AST(GOT)、ALT(GPT) 肝細胞で作られる酵素
γ-GTP たんぱく質を分解する酵素
ALT 胆汁に多く含まれる酵素
総ビリルビン 血液中に含まれるヘモグロビンが分解された物質の量
原因
肝機能障害の原因となる主な病気は、次の通りです。
肝炎
食品や人の血液などに含まれるウイルスが引き起こす「ウイルス性肝炎」や、長期にわたる大量の飲酒習慣が招く「アルコール性肝炎」、飲酒習慣はなくとも食べ過ぎや肥満、運動不足、脂質異常症、糖尿病など生活習慣の乱れによって起こる「非アルコール性脂肪性肝炎(NASH)」があります。そのほか、服用した薬に含まれる物質によって肝臓に炎症が起きる「薬剤性肝炎」、自己免疫機能が異常をきたして肝臓を攻撃してしまう「自己免疫性肝炎」もあります。
脂肪肝
中性脂肪が肝臓に蓄積して、いわゆる高級食材のフォアグラのような状態になってしまったことをいいます。アルコールが肝臓で分解される際に中性脂肪が合成されるため、過剰な飲酒は「アルコール性脂肪肝」を招きます。一方で、飲酒習慣がなくとも肥満や運動不足によって中性脂肪が肝臓にも蓄積してしまう「非アルコール性脂肪肝(NAFLD)」もあります。
肝硬変
肝臓に慢性的な炎症が起こると、肝細胞の破壊が進みます。そして、肝細胞が壊れた代わりに繊維状の組織が増殖し、肝臓はどんどん硬くなっていき、肝機能が極端に低下します。この状態を肝硬変といいます。B型肝炎・C型肝炎などウイルスが原因で起きるほか、飲酒過多など食生活の乱れや遺伝なども発症原因となります。
症状
肝臓は「沈黙の臓器」と呼ばれます。肝臓に痛みを感じる神経が通っていないことから、異常に気づきにくいことがその名の由来です。よって、肝機能障害が起きていても、自覚症状がない場合がほとんどです。

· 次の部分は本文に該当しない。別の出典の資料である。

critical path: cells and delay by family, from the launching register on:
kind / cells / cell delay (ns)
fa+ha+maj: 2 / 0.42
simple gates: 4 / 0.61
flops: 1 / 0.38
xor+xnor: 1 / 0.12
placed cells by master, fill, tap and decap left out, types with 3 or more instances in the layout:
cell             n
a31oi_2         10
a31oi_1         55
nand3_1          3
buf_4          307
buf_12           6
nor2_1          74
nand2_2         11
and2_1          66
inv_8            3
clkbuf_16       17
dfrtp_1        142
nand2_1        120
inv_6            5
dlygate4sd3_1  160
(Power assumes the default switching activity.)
## src/rtl/dm1_5_reg_pkg.sv

```systemverilog
// Shared constants for the 1-to-5 registered write distributor.
// Slot indices name the destinations of the one-hot load vector.
package dm1_5_reg_pkg;
  localparam int DATA_W   = 16;
  localparam int NUM_DEST = 5;
  localparam int SEL_W    = 3;

  localparam logic [SEL_W-1:0] SLOT0 = 3'd0;
  localparam logic [SEL_W-1:0] SLOT1 = 3'd1;
  localparam logic [SEL_W-1:0] SLOT2 = 3'd2;
  localparam logic [SEL_W-1:0] SLOT3 = 3'd3;
  localparam logic [SEL_W-1:0] SLOT4 = 3'd4;
endpackage

```

## src/rtl/dm1_5_reg_slot.sv

```systemverilog
// One holding register with its VALID/ACK handshake and sticky overwrite flag.
// A load in the same cycle as an ack treats the old data as consumed.
module dm_slot
  import dm1_5_reg_pkg::*;
(
  input  logic              clk,
  input  logic              rst_n,
  input  logic              load,
  input  logic              ack,
  input  logic [DATA_W-1:0] d,
  output logic [DATA_W-1:0] q,
  output logic              valid,
  output logic              ovf
);

  always_ff @(posedge clk) begin
    if (!rst_n) begin
      q     <= '0;
      valid <= 1'b0;
      ovf   <= 1'b0;
    end else if (load) begin
      q     <= d;
      valid <= 1'b1;
      // Unconsumed data is being replaced: newest wins, but remember the loss.
      if (valid && !ack) ovf <= 1'b1;
    end else if (ack) begin
      valid <= 1'b0;
    end
  end

endmodule

```

## src/rtl/dm1_5_reg.sv

```systemverilog
// Registered 1-to-5 write distributor: decodes S into a one-hot load vector
// gated by WE and a legal select, and flags illegal-select writes in ERR.
module dm1_5_reg
  import dm1_5_reg_pkg::*;
(
  input  logic                CLK,
  input  logic                RESET_N,
  input  logic [DATA_W-1:0]   D,
  input  logic [SEL_W-1:0]    S,
  input  logic                WE,
  input  logic [NUM_DEST-1:0] ACK,
  input  logic                ERR_CLR,
  output logic [DATA_W-1:0]   O0,
  output logic [DATA_W-1:0]   O1,
  output logic [DATA_W-1:0]   O2,
  output logic [DATA_W-1:0]   O3,
  output logic [DATA_W-1:0]   O4,
  output logic [NUM_DEST-1:0] VALID,
  output logic [NUM_DEST-1:0] OVF,
  output logic                ERR
);

  logic                legal;
  logic [NUM_DEST-1:0] load;
  logic [DATA_W-1:0]   q [NUM_DEST];

  always_comb begin
    legal = (S <= SLOT4);
    load  = '0;
    if (WE && legal) begin
      for (int k = 0; k < NUM_DEST; k++) begin
        load[k] = (S == SEL_W'(k));
      end
    end
  end

  for (genvar k = 0; k < NUM_DEST; k++) begin : g_slot
    dm_slot u_slot (
      .clk   (CLK),
      .rst_n (RESET_N),
      .load  (load[k]),
      .ack   (ACK[k]),
      .d     (D),
      .q     (q[k]),
      .valid (VALID[k]),
      .ovf   (OVF[k])
    );
  end

  assign O0 = q[SLOT0];
  assign O1 = q[SLOT1];
  assign O2 = q[SLOT2];
  assign O3 = q[SLOT3];
  assign O4 = q[SLOT4];

  // An illegal write in the same cycle as ERR_CLR keeps ERR set.
  always_ff @(posedge CLK) begin
    if (!RESET_N)             ERR <= 1'b0;
    else if (WE && !legal)    ERR <= 1'b1;
    else if (ERR_CLR)         ERR <= 1'b0;
  end

endmodule

```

主な症状としては黄疸(皮膚や白眼の部分が黄色くなる)や皮膚のかゆみ、腹痛や吐き気などが挙げられますが、それらが出てきたころには肝臓の病気がかなり進行していることが考えられます。
検査と治療
上記の通り症状を自覚しづらいことから、まずは血液検査の数値で判断します。定期的に健康診断を受診し、肝機能の数値をチェックすることで、病気が進行する前に治療へつなげていくことが重要です。
異常が見られた場合は、肝臓の大きさや脂肪の蓄積具合をみる腹部超音波検査(腹部エコー)を併用しながら、肝臓の状態をみていきます。肝臓に明らかな異常が見られた場合は、CT検査やMRI検査によって、肝臓の状態を細かくチェックしていきます。
肝機能障害の原因によって治療は異なります。最も頻度の高い脂肪肝は生活習慣の乱れによって起こる場合が多いことから、運動療法や食事療法も併用しながら肝機能の悪化を防ぐことで、重大な疾患の予防につなげていくことが大切です。